Linear Algebra

On the importance of the Cauchy-Bunyakovskii-Schwarz Inequality

The triangle inequality $$||x+y||\leq ||x|| + ||y||$$ is possibly the earliest inequality that we learn. Starting from high school, we learn that the shortest distance between two points is a single straight line, and if we want to travel the same distance by two or more straight lines, we will travel longer.

We know very well that the triangle inequality that we so intuitively get is not limited only to the 2D or 3D spaces that we can visualize, but to any $n$-dimensional space. That is, for any $x,y \in \mathbb R^{n}$, $$||x+y||_2\leq ||x||_2 + ||y||_2.$$

This inequality is the cornerstone of many mathematical and by extension engineering fields. But how can we prove and get this identity in spaces that we cannot visualize?

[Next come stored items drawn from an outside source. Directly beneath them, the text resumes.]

==> config.mk <==
export PLATFORM = sky130hd
export DESIGN_NAME = eci_timing
export DESIGN_NICKNAME = d
export VERILOG_FILES = /design/src/include/eci_pkg.sv /design/src/eci_timing.sv
export SDC_FILE = /design/constraint.sdc
export NUM_CORES = 1
export LEC_CHECK = 0
export ABC_AREA = 1
export ABC_CLOCK_PERIOD_IN_PS = 1300
export BUFFER_PORTS_ARGS = -buffer_cell sky130_fd_sc_hd__buf_4
export CORE_ASPECT_RATIO = 1.1
export CORE_MARGIN = 5
export CORE_UTILIZATION = 30
export CTS_CLUSTER_SIZE = 14
export DETAILED_ROUTE_END_ITERATION = 12
export HOLD_SLACK_MARGIN = 0.12
export REMOVE_ABC_BUFFERS = 1
export SETUP_SLACK_MARGIN = 0.3
export SYNTH_ARGS = -nofsm -noshare
export SYNTH_HDL_FRONTEND = slang
export SYNTH_SLANG_ARGS = --single-unit
==> constraint.sdc <==
create_clock -name clk_i -period 1.3 [get_ports clk_i]
set_input_delay 0.26 -clock clk_i [delete_from_list [all_inputs] [get_ports clk_i]]
set_output_delay 0.26 -clock clk_i [all_outputs]
set_load 0.02 [all_outputs]
==> src/include/eci_pkg.sv <==
// ----------------------------------------------------------------------------
// Shared constants for the instruction timing sequencer
// ----------------------------------------------------------------------------
package eci_pkg;

  // ----------------------------------------------------------------------------
  // Widths
  // ----------------------------------------------------------------------------
  localparam int OP_W  = 8;                   // Opcode byte width
  localparam int LEN_W = 2;                   // Instruction length field width
  localparam int CYC_W = 4;                   // Cycle count field width

  // ----------------------------------------------------------------------------
  // Timing counts, in system clock cycles
  // ----------------------------------------------------------------------------
  localparam logic [CYC_W-1:0] CYC_ONE  = 4'h1;  // Shortest instruction
  localparam logic [CYC_W-1:0] CYC_MUL  = 4'h4;  // Multiply accumulator by auxiliary
  localparam logic [CYC_W-1:0] CYC_DIV  = 4'h8;  // Divide accumulator by auxiliary
  localparam logic [CYC_W-1:0] CYC_MAX  = 4'h8;  // Upper bound on any instruction
  localparam logic [CYC_W-1:0] CYC_XMEM = 4'h3;  // External data move / code read

  // ----------------------------------------------------------------------------
  // Decoded timing of one opcode
  // ----------------------------------------------------------------------------
  typedef struct packed {
    logic             cond;                   // Conditional branch
    logic [LEN_W-1:0] len;                    // Bytes in program memory
    logic [CYC_W-1:0] cyc;                    // Cycles when not taken
  } eci_dec_t;

  // ----------------------------------------------------------------------------
  // Sequencer states
  // ----------------------------------------------------------------------------
  typedef enum logic {
    ECI_IDLE,                                 // No instruction in flight
    ECI_EXEC                                  // Counting instruction cycles
  } eci_state_t;

endpackage : eci_pkg

==> src/eci_timing.sv <==
// Functional notes
// - Opcodes, modes, flags match classic instruction set
// - Timing counted only in system clock cycles
// - Most instructions: cycles equal byte count
// - Untaken conditional branch one cycle shorter
// - No instruction exceeds eight cycles
// - One single-cycle instruction per clock peak
// - 109 instructions spread over documented latencies
// - Add/addc/subb: register 1, others 2
// - Logic ops: register 1, others 2, imm-to-direct 3
// - Flash wait stretches instructions variably
// - External data moves take three cycles
// - Code memory reads take three cycles
// - Compare-immediate jump unequal: three or four, @Ri form four or five
`timescale 1ns/1ps
`default_nettype none

module eci_timing (
  // Clock and reset
  input  wire logic                      clk_i,
  input  wire logic                      sys_rst_i,
  // Issue side from fetch
  input  wire logic                      issue_i,
  input  wire logic [eci_pkg::OP_W-1:0]  opcode_i,
  input  wire logic                      branch_taken_i,
  // Flash read timing stall from the flash controller
  input  wire logic                      flash_wait_i,
  // Handshake
  output logic                           ready_o,
  output logic                           done_o,
  // Decoded timing of the instruction in flight
  output logic [eci_pkg::LEN_W-1:0]      instr_len_o,
  output logic [eci_pkg::CYC_W-1:0]      cycles_o,
  output logic                           cond_branch_o,
  output logic                           taken_o,
  output logic                           busy_o
);

  // ----------------------------------------------------------------------------
  // Opcode timing table
  // ----------------------------------------------------------------------------
  // Standard opcode map; column default first, then overrides for single opcodes and opcode groups
  function automatic eci_pkg::eci_dec_t decode(input logic [eci_pkg::OP_W-1:0] op);
    eci_pkg::eci_dec_t d;
    // Column defaults by low nibble
    casez (op[3:0])
      4'b1???: d = '{1'b0, 2'h1, eci_pkg::CYC_ONE};       // Rn register forms
      4'b011?: d = '{1'b0, 2'h1, 4'h2};                   // Indirect forms
      4'h5:    d = '{1'b0, 2'h2, 4'h2};                   // Direct forms
      4'h4:    d = '{1'b0, 2'h1, eci_pkg::CYC_ONE};       // Accumulator forms
      4'h3:    d = '{1'b0, 2'h1, eci_pkg::CYC_ONE};       // Bit/carry, rotates
      4'h1:    d = '{1'b0, 2'h2, 4'h3};                   // Absolute jump/call
      default: d = '{1'b0, 2'h2, 4'h2};                   // Columns 0 and 2
    endcase
    // Overrides
    casez (op)
      8'h00:        d = '{1'b0, 2'h1, eci_pkg::CYC_ONE};  // No operation
      8'h10, 8'h20, 8'h30:
                    d = '{1'b1, 2'h3, 4'h3};              // Bit test jumps
      8'h40, 8'h50, 8'h60, 8'h70:
                    d = '{1'b1, 2'h2, 4'h2};              // Carry/zero jumps
      8'h80:        d = '{1'b0, 2'h2, 4'h3};              // Short jump
      8'h90:        d = '{1'b0, 2'h3, 4'h3};              // Load data pointer
      8'hE0, 8'hF0, 8'hE2, 8'hF2, 8'hE3, 8'hF3:
                    d = '{1'b0, 2'h1, eci_pkg::CYC_XMEM}; // External data moves
      8'h02, 8'h12: d = '{1'b0, 2'h3, 4'h4};              // Long jump/call
      8'h22, 8'h32: d = '{1'b0, 2'h1, 4'h5};              // Returns
      8'h43, 8'h53, 8'h63:
                    d = '{1'b0, 2'h3, 4'h3};              // Immediate to direct
      8'h73:        d = '{1'b0, 2'h1, 4'h3};              // Indirect jump
      8'h83, 8'h93: d = '{1'b0, 2'h1, eci_pkg::CYC_XMEM}; // Code memory reads
      8'h24, 8'h34, 8'h44, 8'h54, 8'h64, 8'h74, 8'h94:
                    d = '{1'b0, 2'h2, 4'h2};              // Immediate operands
      8'h84:        d = '{1'b0, 2'h1, eci_pkg::CYC_DIV};  // Divide
      8'hA4:        d = '{1'b0, 2'h1, eci_pkg::CYC_MUL};  // Multiply
      8'hB4:        d = '{1'b1, 2'h3, 4'h3};              // Compare immediate to A
      8'h75, 8'h85: d = '{1'b0, 2'h3, 4'h3};              // Three-byte moves
      8'hA5:        d = '{1'b0, 2'h1, eci_pkg::CYC_ONE};  // Reserved opcode
      8'hB5:        d = '{1'b1, 2'h3, 4'h4};              // Compare direct to A
      8'hD5:        d = '{1'b1, 2'h3, 4'h3};              // Decrement direct, jump
      8'b0111_011?, 8'b1000_011?, 8'b1010_011?:
                    d = '{1'b0, 2'h2, 4'h2};              // Indirect with operand byte
      8'b1011_011?: d = '{1'b1, 2'h3, 4'h4};              // Compare indirect
      8'b0111_1???, 8'b1000_1???, 8'b1010_1???:
                    d = '{1'b0, 2'h2, 4'h2};              // Rn with operand byte
      8'b1011_1???: d = '{1'b1, 2'h3, 4'h3};              // Compare Rn immediate
      8'b1101_1???: d = '{1'b1, 2'h2, 4'h2};              // Decrement Rn, jump
      default:      d = d;                                // Keep column default
    endcase
    return d;
  endfunction : decode

  // ----------------------------------------------------------------------------
  // Sequencer state
  // ----------------------------------------------------------------------------
  eci_pkg::eci_state_t          state;                 // Current state
  eci_pkg::eci_state_t          next_state;            // Next state
  logic [eci_pkg::CYC_W-1:0]    remain;                // Cycles left in flight
  logic [eci_pkg::CYC_W-1:0]    next_remain;           // Next cycles left
  logic [eci_pkg::LEN_W-1:0]    next_instr_len;        // Next length output
  logic [eci_pkg::CYC_W-1:0]    next_cycles;           // Next cycle total
  logic                         next_cond;             // Next branch flag
  logic                         next_taken;            // Next taken flag
  eci_pkg::eci_dec_t            dec;                   // Decode of opcode_i
  logic                         accept;                // Issue taken this edge
  logic [eci_pkg::CYC_W-1:0]    total;                 // Cycles incl. taken branch

  // Decode and handshake terms
  always_comb begin
    dec     = decode(opcode_i);
    total   = dec.cyc + {3'h0, dec.cond & branch_taken_i};
    done_o  = (state == eci_pkg::ECI_EXEC) && (remain == eci_pkg::CYC_ONE)
              && !flash_wait_i;
    ready_o = (state == eci_pkg::ECI_IDLE) || done_o;
    accept  = issue_i && ready_o;
    busy_o  = (state == eci_pkg::ECI_EXEC);
  end

  // Next-state logic: count whole clock cycles, hold while flash waits
  always_comb begin
    next_state     = state;
    next_remain    = remain;
    next_instr_len = instr_len_o;
    next_cycles    = cycles_o;
    next_cond      = cond_branch_o;
    next_taken     = taken_o;
    case (state)
      eci_pkg::ECI_IDLE: begin
        // Waiting for fetch to offer an opcode
      end
      eci_pkg::ECI_EXEC: begin
        if (!flash_wait_i) begin
          next_remain = remain - eci_pkg::CYC_ONE;
        end
        if (done_o) begin
          next_state = eci_pkg::ECI_IDLE;
        end
      end
      default: begin
        next_state = eci_pkg::ECI_IDLE;
      end
    endcase
    // A new instruction may start in the last cycle of the previous one
    if (accept) begin
      next_state     = eci_pkg::ECI_EXEC;
      next_remain    = total;
      next_instr_len = dec.len;
      next_cycles    = total;
      next_cond      = dec.cond;
      next_taken     = dec.cond & branch_taken_i;
    end
  end

  // Registers
  always_ff @(posedge clk_i or posedge sys_rst_i) begin
    if (sys_rst_i) begin
      state         <= eci_pkg::ECI_IDLE;
      remain        <= 4'h0;
      instr_len_o   <= 2'h0;
      cycles_o      <= 4'h0;
      cond_branch_o <= 1'b0;
      taken_o       <= 1'b0;
    end else begin
      state         <= next_state;
      remain        <= next_remain;
      instr_len_o   <= next_instr_len;
      cycles_o      <= next_cycles;
      cond_branch_o <= next_cond;
      taken_o       <= next_taken;
    end
  end

  // Helper: unstalled cycles spent on the instruction in flight
  logic [eci_pkg::CYC_W-1:0] act_cnt;       // Unstalled cycles so far
  logic [eci_pkg::CYC_W-1:0] next_act_cnt;  // Next unstalled count

  // Restart on each issue, count only cycles that are not stalled
  always_comb begin
    next_act_cnt = act_cnt;
    if (accept) begin
      next_act_cnt = 4'h0;
    end else if (busy_o && !flash_wait_i) begin
      next_act_cnt = act_cnt + 4'h1;
    end
  end

  // Helper register
  always_ff @(posedge clk_i or posedge sys_rst_i) begin
    if (sys_rst_i) begin
      act_cnt <= 4'h0;
    end else begin
      act_cnt <= next_act_cnt;
    end
  end
endmodule : eci_timing

`default_nettype wire

Word level (Yosys, flattened, before mapping)
Index checks and enable logic that the tools add are counted.

word-level totals
  register bits = 13
  bits of input ports = 13

cells by class
  $add $sub $neg = 2
  equal/unequal tests = 55
  multiplexer cells = 8
  bitwise logic cells = 2
  reductions and logical operators = 18

operators by type and width
  kind                 number
  $eq 8x8->1 const B   18
  $eq 8x7->1 const B   13
  $pmux 7 s12          1
  $eq 8x6->1 const B   6
  $eq 7x7->1 const B   3
  $eq 5x5->1 const B   4
  $pmux 6 s3           1
  $eq 8x5->1 const B   2
  $reduce_or 13->1     1
  $mux 4               3
  $reduce_or 6->1      2
  $reduce_or 9->1      1
  $eq 4x1->1 const B   2
  $eq 8x2->1 const B   1
  $logic_not 8->1      1
  $reduce_or 2->1      4
  $eq 7x6->1 const B   1
  $eq 5x4->1 const B   1
  $reduce_or 5->1      1
  $add 4x1->4          1
  $eq 4x2->1 const B   1
  $eq 4x3->1 const B   1
  $sub 4x1->4 const B  1
  $eq 3x2->1 const B   1
  10 further kinds     14

Depth between registers and ports, before layout
  word-level depth = 7
  gate-level depth with buffers = 19

Worst setup path before layout
No wires, ideal clock.

  path kind = in2reg
  start = input port opcode_i[5] (netlist bit)
  end = register remain[1] (netlist bit)
  arrival time = 1.776 ns
  setup slack = -0.614 ns
  cell stages on the path = 18
  path buffers = 0
  cells stage by stage = nand2_1 inv_1 nand2_1 nand2_1 inv_1 nand2_1 nand2_1 nand3_1 nor2_2 nand4_1 nand2_1 inv_1 ha_1 ha_1 nand2_1 o21ai_1 nand2_1 o21ai_0

on the way
  word-level cells in the longest chain between the ends = 6

RTL lines
  what                                                line               text
  start: declaration                                  eci_timing.sv:24   input wire logic [eci_pkg::OP_W-1:0] opcode_i,
  $eq 8x6->1 (tied with other cells)                  eci_timing.sv:56   casez (op)
  $reduce_or 13->1 (no line) (tied with other cells)  --
  $pmux 7 s12 (*)                                     eci_timing.sv:56
  $and 1x1->1                                         eci_timing.sv:111  total = dec.cyc + {3'h0, dec.cond & branch_taken_i};
  $add 4x1->4 (*)                                     eci_timing.sv:111
  via total, one bit                                  eci_timing.sv:106  logic [eci_pkg::CYC_W-1:0] total;
  $mux 4 (*)                                          eci_timing.sv:144  if (accept) begin
  end signal: assignment                              eci_timing.sv:165  remain <= next_remain;
  end: declaration                                    eci_timing.sv:98   logic [eci_pkg::CYC_W-1:0] remain;

Mark *: on every way through the listed nets, which the timed path passes. The rest lies on a longest branch.
A chain may end at the register's enable or synchronous reset.

Final worst setup path
Same ends and word-level chain as after synthesis.

==> reports/results.tsv <==
stage	metric	value	unit
outcome	status	finished, violations left	
outcome	failing checks	negative setup slack	
critical_path	critical path data arrival time	1960	ps
finish	commonest non-fill, non-tap cell in the layout	buf_4	
drt	TritonRoute pass-1 iters	4	
finish	Layout fillers	325	
grt	GRT overflow	0	
finish	area grow syn2layout	109	%
pwr	PwrDens	1030	mW/mm^2
grt	vias in the first global route	1569	
sta	post-route minimum period	1800	ps
clocking	CTS Sinks	13	
floorplan	Die ar.	0.00533	sq mm
drt	DR vias	1605	
sta	Max-slew headroom	0.808	
grt	initial antenna violation count	0	
pwr	IR drop worst, VDD	0.389	mV
min_path	Hold Crit Class	in2reg	
critical_path	delay-heaviest family, CP	simple AND/OR/NAND/NOR gates	
sta	clk_skew	1.32	ps
drt	Antenna Nets Post-Route	0	
clocking	clock-pin slew on the worst setup and hold paths	50	ps
synth	synthesized area per cell	5.99	sq um
clocking	TritonCTS clock tree	done	
sta	Worst Tran Pin Value	287	ps
drt	WL final	4.03	mm
critical_path	Buf+Inv Stages, Crit Path	3	
clocking	# H-tree levels	1	
drt	routed len/inst	11.9	um
finish	layout net count	304	
drt	DRC Markers	0	
critical_path	Critical Path Most Common Cell	nand2_1	
pwr	LEAKAGE	1.25	nW
grt	first-pass GRT wire length	6.60	mm
synth	Post-Synthesis Cells	199	
floorplan	Die Ht	76.1	um
synth	complex-gate fraction of the synthesized area	0.0830	
sta	Slew Viols, Final	0	
placed_design	PortBufs	23	
critical_path	CP peak stage delay	270	ps
critical_path	WP data required	1460	ps
clocking	maximum clock path buffer count	2	
finish	layout cell share with drive strength beyond 1	0.580	
synth	number of distinct library cells after synthesis	26	
sta	fin worst setup slack	-500	ps
critical_path	Critical Path Sink Type	register	
placed_design	Placer Congestion	0.911	
critical_path	WS Path Type	in2reg	
sta	fin crit share	1.38	
run	max_cap viols	0	
finish	final instance area	0.00248	sq mm
floorplan	std cell rows	24	
sta	Achievable Freq	0.555	GHz
placed_design	placed inst area	0.00170	sq mm
critical_path	critical path's slowest cell	ha_4	
drt	Starting DRT DRC Count	59	
synth	register area share after synthesis	0.273	
sta	Fin. Hold Viols	0	
synth	ys flop type	dfrtp_1	
synth	largest family of logic cells by synthesized area	simple AND/OR/NAND/NOR gates	
critical_path	Crit Path Max Fanout	6	
clocking	Num CTS Buffers	3	
finish	ANT cells	0	
critical_path	worst path cell trace	buf_12, clkinv_8, nand2_4, nand2_2, nor2_2, nor2_2, nand2_1, or2_1, nor2_1, nand3_1, nand2_1, inv_2, ha_4, ha_4, nand2_4, o21ai_2, nand2_1, o21ai_1	
floorplan	Core ar.	0.00390	sq mm
synth	Synth Area in Adders	0.0420	
critical_path	Startpoint Class	input port	
synth	post-synthesis mux area share	0	
synth	Async SR Flop Fraction	1.00	
synth	post-synthesis xor/xnor area fraction	0.00735	
sta	# setup viols final	14	
finish	most frequent cells in the layout	buf_4, nand2_1, nor2_1, buf_6, nand2_2	
floorplan	Die W	70.1	um
grt	largest net degree at the start of global routing	14	
placed_design	post-place setup slack	-952	ps
grt	GRT Util Overall	0.146	
synth	Syn. warnings	0	
synth	Synth Register Bits	13	
synth	Mapped Area	0.00119	sq mm
sta	RSZ-0062 raised after global routing	yes	
placed_design	HPWL Detailed	2.71	mm
synth	EDFF count, synth	0	
clocking	CTS Root Cell	clkbuf_8	
floorplan	I/O pin count	24	
finish	Final Util	0.636	
floorplan	Initial Utilization	0.305	
clocking	clk_lat worst skew	240	ps
synth	Synth Area in Simple Gates	0.506	
drt	Vias/cell	4.75	
-- metrics by stage --
step           setup TNS, ps  hold WS [ps]  instances  power (mW)
3_3_place_gp           -6450           318        310        1.62
6_report               -3610           294        338        2.56
2_1_floorplan          -6130           137        198        1.16
5_1_grt                -5040           318        338        2.76
4_1_cts                -3310           284        328        2.35
3_5_place_dp           -6710           324        310        1.63
-- worst reg2reg max path: cells and delay by family, from the launching register on --
family	cells	cell delay [ps]
flip-flops	1	380
AO/OA/AOI/OAI	3	290
adder cells (fa/ha/maj)	1	130
buffers and inverters	4	380
AND/OR/NAND/NOR	4	240
-- sequential cells by signal, summed over array words and instances (netlist names) --
signal	count
cycles_o	4
busy_o	1
instr_len_o	2
remain	4
cond_branch_o	1
taken_o	1
-- cell families after synthesis --
kind of cell / count (synthesis)
fa+ha+maj: 4
flops: 13
xor+xnor: 1
buf+inv: 28
simple gates: 135
compound gates: 18
-- worst paths after layout --
path,from,endpoint,slack (ps),depth (start not counted)
max in group asynchronous,sys_rst_i,busy_o$_DFF_PP0_,560,3
setup reg to reg,remain[1]$_DFFE_PP0P_,remain[1]$_DFFE_PP0P_,-200,12
hold / removal,issue_i,busy_o$_DFF_PP0_,290,3
hold reg to reg,cond_branch_o$_DFFE_PP0P_,cond_branch_o$_DFFE_PP0P_,530,2
setup / recovery,opcode_i[5],remain[1]$_DFFE_PP0P_,-500,18
min in group asynchronous,sys_rst_i,remain[0]$_DFFE_PP0P_,520,3
-- what timing repair did --
| item | in CTS | in global routing |
|---|---|---|
| pin swaps | 31 | 19 |
| buffers inserted | 12 | 10 |
| setup endpoints to repair | 24 | 37 |
| hold endpoints to repair | 13 | 0 |
| resized for setup | 110 | 41 |
| cloned | 1 | 0 |
| hold buffers | 1 | 0 |
-- layout make-up --
type | instances | area (sq um) | share of cell area
Timing Repair Buffer | 84 | 800 | 0.322
Sequential cell | 13 | 327 | 0.131
Multi-Input combinational cell | 158 | 1090 | 0.439
Inverter | 27 | 158 | 0.0635
Clock buffer | 4 | 45.0 | 0.0181
Tap cell | 52 | 65.1 | 0.0262
-- where the power goes --
group / leakage (nW) / switching, mW / total, mW / internal (mW)
logic: 1.07 / 0.711 / 1.54 / 0.831
clock network: 0.0228 / 0.142 / 0.358 / 0.216
registers: 0.158 / 0.107 / 0.659 / 0.552
total: 1.25 / 0.959 / 2.56 / 1.60
-- metal layers --
metal,track usage,up-vias,share of wire
met2,0.277,46,0.55
li1,-,813,-
met4,0.0517,0,0.023
met1,0.161,734,0.38
met3,0.0211,12,0.043
met5,0,-,0
-- cell usage after synthesis (3+ instances only) --
cell     instances  area [sq um]
inv_1           21          78.8
nand2_1         65           244
nor2_2           4          25.0
nand3_1         16          80.1
dfrtp_1         13           325
ha_1             4          50.1
nand4_1          3          18.8
inv_2            6          22.5
nand2_2          3          18.8
o21ai_1          7          35.0
a21oi_1          4          20.0
nor2_1          35           131
o21ai_0          3          15.0
No activity file was read; power rests on OpenSTA's default activity.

Enter the Cauchy-Bunyakoovski-Schwarz (CBS) inequality. (This is the one known as the Cauchy-Schwarz inequality, often dropping the name of the Russian mathematician who did the generalization –like Schwarz– but well before Schwarz). The CBS inequality does the critical linking between the inner product between two vectors and the concept norm. If we restrict ourselves to spaces of real vectors, the CBS inequality can be written as:
$$
|x^T y| \leq ||x|| ||y||.
$$
In words, the inner product between two vectors cannot larger than the product of the vectors’ norms. Equality can be attained if and only if one vector is the scalar multiple of the other (e.g., see Exercise 5.1.9 of Meyer). (Here we consider only the Euclidean norm, and below we discuss why this norm is so special in this case.)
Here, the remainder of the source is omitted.